Attached is a program from Paul Eggert that illustrates the bug.
Running this program on a buggy host outputs something like this:

Setting alarm for 1 second from now ...
Sleeping for 9223372036854775807.999999999 seconds...
After alarm sent off, remaining time is 9223357678.462306617 seconds;
i.e., nanosleep claimed that it slept for about 293079448610.606445 years.

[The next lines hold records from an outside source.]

What follows belongs to an exercise in optimizing a design on an open flow for a short achievable clock period and few clock cycles; a production flow would make more cautious choices.
The RTL was checked by simulation tests, not by an equivalence proof against the original design.
Power and IR drop assume default switching activity.

Setup of east:
Design pxc_decoder, start of the top module:
module pxc_decoder (
    input             clk,
    input             rst,
    input             start,
    input      [3:0]  op,
    input      [4:0]  fmt,
    input      [10:0] width,
    input      [10:0] height,
    input      [23:0] in_len,
    output            busy,
    output reg        done,
    output reg [2:0]  sel_codec,
    output reg        sel_ov,
    output reg        sel_lr,
    output reg [1:0]  err,
    output reg [10:0] err_info,
    output reg        w_rsvd,
    output reg        w_dim,
    output reg        w_fmt,
    output reg        w_trunc,
    output reg        w_fallback,
    output reg [31:0] hdr,
    output            in_re,
    output     [21:0] in_addr,
    input      [31:0] in_rdata,
    output            pal_re,
    output     [7:0]  pal_raddr,
    input      [31:0] pal_rdata,
    output reg        pal_we,
    output reg [7:0]  pal_waddr,
    output reg [31:0] pal_wdata,
    output reg        out_we,
    output reg [21:0] out_addr,
    output reg [31:0] out_data
);
Size in the first run: about 7,300 cells after synthesis, about 1,800 flip-flops, about 310 I/O pins.
Settings: LEC_CHECK=0, ABC_CLOCK_PERIOD_IN_PS=1800, CAP_MARGIN=40, CORE_MARGIN=2, CORE_UTILIZATION=50, PLACE_DENSITY=0.65, SETUP_SLACK_MARGIN=4.0, SLEW_MARGIN=40; clock period 6.5 ns.
run.sh (not shown) runs the stock make flow with config.mk's settings and CLKGATE_MAP_FILE= SYNTH_SCRIPT=/design/flow/synth_recipe.tcl, a recipe that flattens the netlist after the stock synthesis.
Testbench counts of east, summed over its fixed seeds: cycles 86,281.
Changes in middle relative to east:
- SETUP_SLACK_MARGIN: 4.0 -> 3.8
middle did not stop at any stage, and its layout met the timing, DRC and antenna checks. Every stage of the flow completed for east, and the final layout passed the timing, DRC and antenna checks. The higher maximum vdd drop of east and middle is in east. Routed wire length of middle falls short of that of east by a few percent. Between east and middle, switching part of the total power is higher for east, middle comes in under that. When middle is measured against east, its critical path required time turns out 0.03 ns lower. middle against east: worst setup slack for register-to-register paths lower; clock skew higher. Compared with east, middle shows a lower first-pass GRT wire length. When middle is set beside east, its part of the total power dissipated in combinational logic turns out to be 1.8 points smaller. Summary: with east as the reference, sum of internal, switching and leakage power in middle moved down slightly.

pxc_decoder, a different RTL version from the one above (not shown whole).
For scale: ~1800 flip-flops, about 80000 µm² of cells after synthesis.
## pxc_decoder
module pxc_decoder (
    input             clk,
    input             rst,
    input             start,
    input      [3:0]  op,
    input      [4:0]  fmt,
    input      [10:0] width,
    input      [10:0] height,
    input      [23:0] in_len,
    output            busy,
    output reg        done,
    output reg [2:0]  sel_codec,
    output reg        sel_ov,
    output reg        sel_lr,
    output reg [1:0]  err,
    output reg [10:0] err_info,
    output reg        w_rsvd,
    output reg        w_dim,
    output reg        w_fmt,
    output reg        w_trunc,
    output reg        w_fallback,
    output reg [31:0] hdr,
    output            in_re,
    output     [21:0] in_addr,
    input      [31:0] in_rdata,
    output            pal_re,
    output     [7:0]  pal_raddr,
    input      [31:0] pal_rdata,
    output reg        pal_we,
    output reg [7:0]  pal_waddr,
    output reg [31:0] pal_wdata,
    output reg        out_we,
    output reg [21:0] out_addr,
    output reg [31:0] out_data
);
    localparam ERR_NONE    = 2'd0;
  ...
make LEC_CHECK=0 ABC_CLOCK_PERIOD_IN_PS=1800 CAP_MARGIN=40 CORE_MARGIN=2 CORE_UTILIZATION=55 PLACE_DENSITY=0.7 SETUP_SLACK_MARGIN=3.8 SLEW_MARGIN=40 finish   # period 6.5 ns
The starting point completed without violations.
Testbench counts at the start, summed over its fixed seeds: cycles 86,281.
Then changed:
Settings changed: CORE_UTILIZATION 55 to 50, PLACE_DENSITY 0.7 to 0.65.
What happened:
- The changed run finished with timing, DRC and antenna clean
- setup slack is better by 0.084 ns
- synthesized area stays the same
- first-iteration DRC count drops by 5.4%
- cell count climbs by 1.8%
Then changed:
Settings changed: CORE_UTILIZATION 50 to 45, PLACE_DENSITY 0.65 to 0.62, SETUP_SLACK_MARGIN 3.8 to 3.6.
=>
- The new run completed with no timing, DRC or antenna violations
- area after synthesis does not change
- clock-buffer cell count falls by 6
- register-to-register slack gets worse by 0.12 ns
- sequential share of layout area goes up by 0.13 points
- die area went up by about 11%

==> re-timing with driven ports <==
The results above use ideal ports. As a check the final layouts listed here were re-extracted and re-timed, cells and wires unchanged.
Step 1 assumes that a clkbuf_16 drives the clock port and a buf_2 every other input.
Step 2 adds t to the input delays and takes it off the output delays; t is the mean of the earliest and latest rising clock arrival at the registers after step 1. Input paths then give back, and output paths get back, about the clock's delay inside the block.
Three values: no drivers, after step 1, after step 2; two values: the first two.
run | shift t [ns] | slack for setup (ns) | hold slack, ns | worst slew at a driven data input, ns
east | 0.893 | 3.649 / 3.649 / 3.132 | 0.302 / 0.302 / 0.302 | 0.20
middle | 0.885 | 3.632 / 3.632 / 3.068 | 0.322 / 0.322 / 0.322 | 0.10
the first run of note 2 | 0.875 | 3.567 / 3.567 / 2.986 | 0.314 / 0.314 / 0.314 | 0.11
the second run of note 2 | 0.903 | 3.651 / 3.651 / 2.865 | 0.321 / 0.321 / 0.321 | 0.11
the third run of note 2 | 0.901 | 3.528 / 3.528 / 2.794 | 0.323 / 0.323 / 0.323 | 0.11
After both steps every run listed still meets setup and hold. The setup slack of the second run of note 2, which loses most, moves by 0.000 ns with the drivers and by -0.786 ns with both steps.
What follows belongs to an exercise in optimizing a design on an open flow for small area, a short achievable clock period and few clock cycles; a production flow would make more cautious choices.
Where RTL was checked, it was by simulation tests only, not by an equivalence proof against the original.
Power is estimated from default activity; no workload was simulated.

==> flow/design.v <==
module sbmc_step (
    input  wire [13:0] s,
    output wire [11:0] acc,
    output wire [8:0]  q5,
    output wire [5:0]  q50
);
    wire neg = s[13];
    assign acc = s[13:2] + {11'd0, neg & (s[1:0] != 2'b00)};
    wire [10:0] y  = {~s[13], s[12:3]};
    assign q5  = y / 11'd5;
    assign q50 = y / 11'd50;
endmodule
module sbmc_tick #(
    parameter integer DT        = 100,
    parameter integer SCALE     = 1000,
    parameter integer N_AVG     = 4,
    parameter integer MASK_BITS = 0
) (
    input  wire        clk,
    input  wire        rst,
    input  wire [31:0] cfg_dist_target,
    input  wire [7:0]  cfg_n_ramp,
    input  wire [15:0] cfg_dwell_ticks,
    input  wire [7:0]  cfg_spd_op,
    input  wire [7:0]  cfg_spd_step,
    input  wire [15:0] cfg_cmd_stop,
    input  wire [15:0] cfg_cmd_rev,
    input  wire        run,
    input  wire        tick,
    input  wire        smp_valid,
    output wire        smp_ready,
    input  wire [55:0] smp_data,
    output wire        drv_valid,
    input  wire        drv_ready,
    output wire [15:0] drv_data,
    output wire        busy,
    output wire        running,
    output wire        fault,
    output wire [1:0]  phase,
    output wire [7:0]  ramp,
    output wire [15:0] dwell,
    output wire [31:0] acc,
    output wire [31:0] vel,
    output wire [31:0] distance
);
    localparam [1:0] PH_ACCEL  = 2'd0,
                     PH_CRUISE = 2'd1,
                     PH_REV    = 2'd2,
                     PH_STOP   = 2'd3;
    localparam [28:0] QO_ZERO = -29'sd21;    
    reg        run_q;
    reg        fault_q;
    reg [1:0]  phase_q;
    reg [7:0]  ramp_q;
    reg [15:0] dwell_q;
    reg [11:0] acc_q;         
    reg [31:0] vel_q;
    reg [31:0] dist_q;
    reg [28:0] qo_q;          
    reg [3:0]  r_q;           
    reg        pend_q;        
    reg        busy_q;
    reg        samp_q;        
    reg [1:0]  cnt_q;         
    reg        sb_q, sc_q, sd_q, se_q, sf_q;          
    reg        sd2_q, sd3_q, se2_q, se3_q;            
    reg        vovf_q, dovf_q;
    reg        spec_q;        
    reg        zero_q;        
    reg        dv_q;          
    reg        second_q;      
    reg [15:0] dd_q;          
    reg [13:0] s_q;           
    reg [8:0]  q5_q;          
    reg [5:0]  q50_q;
    reg [8:0]  dvel_q;        
    reg [5:0]  fdo_q;         
    reg [5:0]  ko_q;          
    reg        c_q;           
    reg [7:0]  nlvl_q;        
    reg [31:0] tgt_q;         
    reg        dz_q;          
    reg        rlast_q;       
    reg [33:0] h_q;           
    wire [11:0] b_acc;
    wire [8:0]  b_q5;
    wire [5:0]  b_q50;
    sbmc_step u_step (
        .s(s_q), .acc(b_acc), .q5(b_q5), .q50(b_q50)
    );
    wire        s_neg = s_q[13];
    wire        s_lo3 = s_q[2:0] != 3'b000;
    wire [2:0]  r5    = s_q[5:3] - q5_q[2:0] - {q5_q[0], 2'b00};
    wire        cinc  = s_neg && (r5 == 3'd4) && s_lo3;
    wire        cdec  = !s_neg && (r5 != 3'd4);
    wire [8:0]  dv_m  = q5_q - 9'd205;
    wire [8:0]  dv_0  = q5_q - 9'd204;
    wire [8:0]  dv_p  = q5_q - 9'd203;
    wire [8:0]  dvel  = cdec ? dv_m : (cinc ? dv_p : dv_0);
    wire [5:0]  r50   = s_q[8:3] - {q50_q[0], 5'd0} - {q50_q[1:0], 4'd0} - {q50_q[4:0], 1'b0};
    wire        cf    = s_neg ? (r50 >= (s_lo3 ? 6'd19 : 6'd20)) : (r50 >= 6'd24);
    wire [5:0]  q50_p = q50_q + 6'd1;
    wire [5:0]  fdo   = cf ? q50_p : q50_q;
    wire [32:0] vsum  = {vel_q[31], vel_q} + {{24{dvel_q[8]}}, dvel_q};
    wire        vovf  = vsum[32] != vsum[31];
    wire        vsafe = vel_q[31] == vel_q[30];
    wire [3:0]  md    = dvel_q[3:0] - {fdo_q[2:0], 1'b0} - {fdo_q[0], 3'd0} + 4'd2;
    wire [4:0]  u     = {1'b0, md} + {1'b0, r_q};
    wire        cy    = u >= 5'd10;
    wire [3:0]  rn    = cy ? u[3:0] - 4'd10 : u[3:0];
    wire [5:0]  ko    = fdo_q + {5'd0, cy};
    wire [33:0] hsum  = {{2{dist_q[31]}}, dist_q} + {{5{qo_q[28]}}, qo_q};
    wire [33:0] dsum  = h_q + {27'd0, {1'b0, ko_q} + {6'd0, c_q}};
    wire        dovf  = (dsum[33:31] != 3'b000) && (dsum[33:31] != 3'b111);
    wire        dsafe = dist_q[31] == dist_q[30];
    wire [28:0] qsum  = qo_q + {23'd0, ko_q} - 29'd21;
    wire        h_le  = h_q[33] && ((h_q[33:6] != {28{1'b1}}) || (h_q[5:0] <= 6'd20));
    wire        h_pos = !h_q[33] && (h_q != 34'd0);
    wire        d_ge  = $signed(dist_q) >= $signed(tgt_q);
    wire        d_le0 = dist_q[31] || (dist_q == 32'd0);
    wire live   = run_q && !fault_q && (phase_q != PH_STOP);
    wire active = samp_q || sb_q || sc_q || sd_q || sd2_q || sd3_q
                  || se_q || se2_q || se3_q || sf_q || dv_q;
    wire start  = pend_q && live && !active;
    wire take   = smp_valid && samp_q;
    wire sent   = dv_q && drv_ready;
    wire vel_we = (sd_q && vsafe) || (sd3_q && !vovf_q);
    wire dst_we = (se_q && dsafe) || (se3_q && !dovf_q);
    wire p0_a   = sb_q && (phase_q == PH_ACCEL) && vsafe && dsafe;
    wire e_ev   = dst_we && !spec_q;
    wire e_late = e_ev && ((phase_q == PH_ACCEL) || (phase_q == PH_CRUISE)
                           || ((phase_q == PH_REV) && !h_le && !h_pos));
    wire f_ev   = sf_q;
    wire p0_f   = f_ev && (phase_q == PH_ACCEL);
    wire p1_hit = f_ev && (phase_q == PH_CRUISE) && d_ge;
    wire p2_hit = (e_ev && (phase_q == PH_REV) && h_le)
                  || (f_ev && (phase_q == PH_REV) && d_le0);
    wire p0     = p0_a || p0_f;
    reg        n_pend, n_samp, n_sb, n_sc, n_sd, n_sd2, n_sd3, n_se, n_se2, n_se3,
               n_sf, n_dv, n_fault, n_run;
    reg [1:0]  n_phase;
    always @(*) begin
        n_run   = run_q;
        n_fault = fault_q;
        n_phase = phase_q;
        n_samp  = samp_q;
        n_sb    = 1'b0;
        n_sc    = sb_q;
        n_sd    = sc_q;
        n_sd2   = sd_q && !vsafe;
        n_sd3   = sd2_q;
        n_se    = vel_we;
        n_se2   = se_q && !dsafe;
        n_se3   = se2_q;
        n_sf    = e_late;
        n_dv    = dv_q;
        n_pend  = pend_q;
        if (run && !run_q) begin
            n_run   = 1'b1;
            n_phase = PH_ACCEL;
            n_pend  = 1'b0;
        end else begin
            n_pend = (tick && live) || (pend_q && !start);
            if (start) begin
                if (dwell_q != 16'd0) begin
                    if (dwell_q == 16'd1) begin
                        n_dv    = 1'b1;
                        n_phase = PH_REV;
                    end
                end else begin
                    n_samp = 1'b1;
                end
            end
            if (take && cnt_q == 2'd3) begin
                n_samp = 1'b0;
                n_sb   = 1'b1;
            end
            if (sent && !second_q)
                n_dv = 1'b0;
            if ((sd3_q && vovf_q) || (se3_q && dovf_q))
                n_fault = 1'b1;
            if (p0) begin
                n_dv = 1'b1;
                if (rlast_q)
                    n_phase = PH_CRUISE;
            end
            if (p1_hit) begin
                n_dv = 1'b1;
                if (dz_q)
                    n_phase = PH_REV;
            end
            if (p2_hit) begin
                n_dv    = 1'b1;
                n_phase = PH_STOP;
            end
        end
    end
    wire n_live = n_run && !n_fault && (n_phase != PH_STOP);
    always @(posedge clk) begin
        if (rst) begin
            run_q   <= 1'b0;
            fault_q <= 1'b0;
            phase_q <= PH_ACCEL;
            pend_q  <= 1'b0;
            busy_q  <= 1'b0;
            samp_q  <= 1'b0;
            sb_q    <= 1'b0;
            sc_q    <= 1'b0;
            sd_q    <= 1'b0;
            sd2_q   <= 1'b0;
            sd3_q   <= 1'b0;
            se_q    <= 1'b0;
            se2_q   <= 1'b0;
            se3_q   <= 1'b0;
            sf_q    <= 1'b0;
            dv_q    <= 1'b0;
            zero_q  <= 1'b0;
        end else begin
            run_q   <= n_run;
            fault_q <= n_fault;
            phase_q <= n_phase;
            pend_q  <= n_pend;
            busy_q  <= (n_pend && n_live) || n_samp || n_sb || n_sc || n_sd
                       || n_sd2 || n_sd3 || n_se || n_se2 || n_se3 || n_sf || n_dv;
            samp_q  <= n_samp;
            sb_q    <= n_sb;
            sc_q    <= n_sc;
            sd_q    <= n_sd;
            sd2_q   <= n_sd2;
            sd3_q   <= n_sd3;
            se_q    <= n_se;
            se2_q   <= n_se2;
            se3_q   <= n_se3;
            sf_q    <= n_sf;
            dv_q    <= n_dv;
            zero_q  <= (start && dwell_q == 16'd1) || (p1_hit && dz_q);
        end
    end
    always @(posedge clk) begin
        if (rst) begin
            ramp_q  <= 8'd0;
            dwell_q <= 16'd0;
            acc_q   <= 12'd0;
            vel_q   <= 32'd0;
            dist_q  <= 32'd0;
            qo_q    <= QO_ZERO;
            r_q     <= 4'd0;
        end else if (run && !run_q) begin
            ramp_q  <= 8'd0;
            dwell_q <= 16'd0;
            vel_q   <= 32'd0;
            dist_q  <= 32'd0;
            qo_q    <= QO_ZERO;
            r_q     <= 4'd0;
        end else begin
            if (start && dwell_q != 16'd0)
                dwell_q <= dwell_q - 16'd1;
            if (p1_hit && !dz_q)
                dwell_q <= cfg_dwell_ticks;
            if (p0)
                ramp_q <= ramp_q + 8'd1;
            if (sb_q)
                acc_q <= b_acc;
            if (sd_q)
                r_q <= rn;
            if (vel_we)
                vel_q <= vsum[31:0];
            if (dst_we) begin
                dist_q <= dsum[31:0];
                qo_q   <= qsum;
            end
            if (zero_q) begin
                vel_q <= 32'd0;
                qo_q  <= QO_ZERO;
                r_q   <= 4'd0;
            end
        end
    end
    always @(posedge clk) begin
        tgt_q   <= cfg_dist_target;
        h_q     <= hsum;
        dz_q    <= (cfg_dwell_ticks == 16'd0);
        rlast_q <= (ramp_q + 8'd1 == cfg_n_ramp);
        if (run && !run_q)
            nlvl_q <= cfg_spd_step;
        else if (p0)
            nlvl_q <= nlvl_q + cfg_spd_step;
        if (start)
            cnt_q <= 2'd0;
        else if (take)
            cnt_q <= cnt_q + 2'd1;
        if (take)
            s_q <= (s_q & {14{cnt_q != 2'd0}}) + {{2{smp_data[11]}}, smp_data[11:8], smp_data[7:0]};
        if (sb_q)
            spec_q <= p0_a;
        q5_q    <= b_q5;
        q50_q   <= b_q50;
        dvel_q  <= dvel;
        fdo_q   <= fdo;
        if (sd_q) begin
            ko_q <= ko;
            c_q  <= vsum[31] && (rn != 4'd0);
        end
        vovf_q  <= vovf;
        dovf_q  <= dovf;
        if (start) begin
            dd_q     <= cfg_cmd_rev;
            second_q <= 1'b0;
        end else if (p0) begin
            dd_q     <= {nlvl_q, cfg_spd_op};
            second_q <= 1'b0;
        end else if (p1_hit || p2_hit) begin
            dd_q     <= cfg_cmd_stop;
            second_q <= p1_hit && dz_q;
        end else if (sent) begin
            dd_q     <= cfg_cmd_rev;
            second_q <= 1'b0;
        end
    end
    assign smp_ready = samp_q;
    assign drv_valid = dv_q;
    assign drv_data  = dd_q;
    assign busy     = busy_q;
    assign running  = run_q;
    assign fault    = fault_q;
    assign phase    = phase_q;
    assign ramp     = ramp_q;
    assign dwell    = dwell_q;
    assign acc      = {{20{acc_q[11]}}, acc_q};
    assign vel      = vel_q;
    assign distance = dist_q;
endmodule
export LEC_CHECK = 0
export CAP_MARGIN = 20
export CORE_MARGIN = 2
export CORE_UTILIZATION = 40
export CTS_BUF_LIST = sky130_fd_sc_hd__clkbuf_4 sky130_fd_sc_hd__clkbuf_8
export CTS_CLUSTER_DIAMETER = 80
export CTS_CLUSTER_SIZE = 16
export SLEW_MARGIN = 20
create_clock -name core_clock -period 10.0 [get_ports {clk}]
standard.sh (not shown) runs the stock make flow with config.mk's settings and CLKGATE_MAP_FILE= SYNTH_SCRIPT=/design/flow/synth_recipe.tcl, a recipe that flattens the netlist after the stock synthesis.
==> flow/flow/run.sh <==
#!/bin/bash
set -euo pipefail
export SETUP_SLACK_MARGIN=6.6
export BUFFER_PORTS_ARGS="-buffer_cell sky130_fd_sc_hd__buf_2"
bash standard.sh > standard.log 2>&1
Testbench counts at the start, summed over its fixed seeds: cycles 34,941.
==> next run, changes <==
--- a/flow/design.v
+++ b/flow/design.v
@@ -79,11 +79,10 @@
     reg        c_q;           
     reg [7:0]  nlvl_q;        
     reg [31:0] tgt_q;         
     reg        dz_q;          
     reg        rlast_q;       
-    reg [33:0] h_q;           
     wire [11:0] b_acc;
     wire [8:0]  b_q5;
     wire [5:0]  b_q50;
     sbmc_step u_step (
         .s(s_q), .acc(b_acc), .q5(b_q5), .q50(b_q50)
@@ -107,12 +106,17 @@
     wire [3:0]  md    = dvel_q[3:0] - {fdo_q[2:0], 1'b0} - {fdo_q[0], 3'd0} + 4'd2;
     wire [4:0]  u     = {1'b0, md} + {1'b0, r_q};
     wire        cy    = u >= 5'd10;
     wire [3:0]  rn    = cy ? u[3:0] - 4'd10 : u[3:0];
     wire [5:0]  ko    = fdo_q + {5'd0, cy};
-    wire [33:0] hsum  = {{2{dist_q[31]}}, dist_q} + {{5{qo_q[28]}}, qo_q};
-    wire [33:0] dsum  = h_q + {27'd0, {1'b0, ko_q} + {6'd0, c_q}};
+    wire [33:0] h_q   = {{2{dist_q[31]}}, dist_q} + {{5{qo_q[28]}}, qo_q};
+    wire [33:0] e_a   = {{2{dist_q[31]}}, dist_q};
+    wire [33:0] e_b   = {{5{qo_q[28]}}, qo_q};
+    wire [33:0] e_c   = {28'd0, ko_q};
+    wire [33:0] e_s   = e_a ^ e_b ^ e_c;
+    wire [33:0] e_m   = (e_a & e_b) | (e_a & e_c) | (e_b & e_c);
+    wire [33:0] dsum  = e_s + {e_m[32:0], c_q};
     wire        dovf  = (dsum[33:31] != 3'b000) && (dsum[33:31] != 3'b111);
     wire        dsafe = dist_q[31] == dist_q[30];
     wire [28:0] qsum  = qo_q + {23'd0, ko_q} - 29'd21;
     wire        h_le  = h_q[33] && ((h_q[33:6] != {28{1'b1}}) || (h_q[5:0] <= 6'd20));
     wire        h_pos = !h_q[33] && (h_q != 34'd0);
@@ -276,11 +280,10 @@
             end
         end
     end
     always @(posedge clk) begin
         tgt_q   <= cfg_dist_target;
-        h_q     <= hsum;
         dz_q    <= (cfg_dwell_ticks == 16'd0);
         rlast_q <= (ramp_q + 8'd1 == cfg_n_ramp);
         if (run && !run_q)
             nlvl_q <= cfg_spd_step;
         else if (p0)
Effect: The new run produced a clean layout; wire length increases by 4.8%; global-route usage increases by 0.29 points; die area increases by 2.0%; clock skew stays flat; setup slack degrades by 0.67 ns; final area increases by 13%; synthesized area increases by 2.0%; non-clock buffer count increases by 132; fmax decreases by 16%; clock power decreases by 7.3%; total power decreases by 5.3%; via count increases by 6.1%; count of clock-buffer cells in the layout decreases by 1; sequential share of layout area decreases by 5.4 points.
The RTL of the second run of this note was laid out without a check of its function.

what the ideal ports hide:
Ports are ideal in the flow. The routed layouts listed here were re-timed in OpenROAD. Step 1 assumes that a clkbuf_16 drives the clock port and a buf_2 every other input. Step 2 moves the port delays by t, midway between the first and last clock arrival at a register: inputs arrive t later, outputs are due t later. That takes back most of the time a late clock gives input paths. a / b / c = ideal ports / drivers / drivers and shift; a / b = the first two.
run | t (ns) | slack for setup (ns) | worst setup path at the end | cell pins on the clock port's net
the first run | 0.670 | 6.461 / 6.483 / 5.813 | input to register | 1
the second run | 0.667 | 5.790 / 5.790 / 5.528 | input to register | 1
After both steps setup and hold are still met in every run listed. For the first run, which loses most, drivers alone change the setup slack by +0.022 ns; drivers and shift together by -0.648 ns.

Gnulib-using applications have a workaround for this bug, but a workaround
shouldn't be necessary. For what it's worth, the bug is fixed in Solaris 11 (x86-64),
though it's present in Solaris 10 (64-bit sparc).

thanks,
Pádraig.


Attachments:
nanosleep-bug.c (1.15 kB)

2014-10-28 15:45:05

by Thomas Gleixner

[permalink] [raw]
Subject: Re: nanosleep truncated on 64 bit Linux by 292 billion years

On Mon, 27 Oct 2014, Pádraig Brady wrote:
> I noticed that nanosleep() on 64 bit, "only" supports 292 years,
> rather than the full potential 292 billion years with 64 bit time_t, due to:
> https://git.kernel.org/cgit/linux/kernel/git/torvalds/linux.git/tree/include/linux/time.h?id=refs/tags/v3.16#n87
>
> Attached is a program from Paul Eggert that illustrates the bug.
> Running this program on a buggy host outputs something like this:
>
> Setting alarm for 1 second from now ...
> Sleeping for 9223372036854775807.999999999 seconds...
> After alarm sent off, remaining time is 9223357678.462306617 seconds;
> i.e., nanosleep claimed that it slept for about 293079448610.606445 years.

I'm aware of the issue. It's on my ever growing todo list.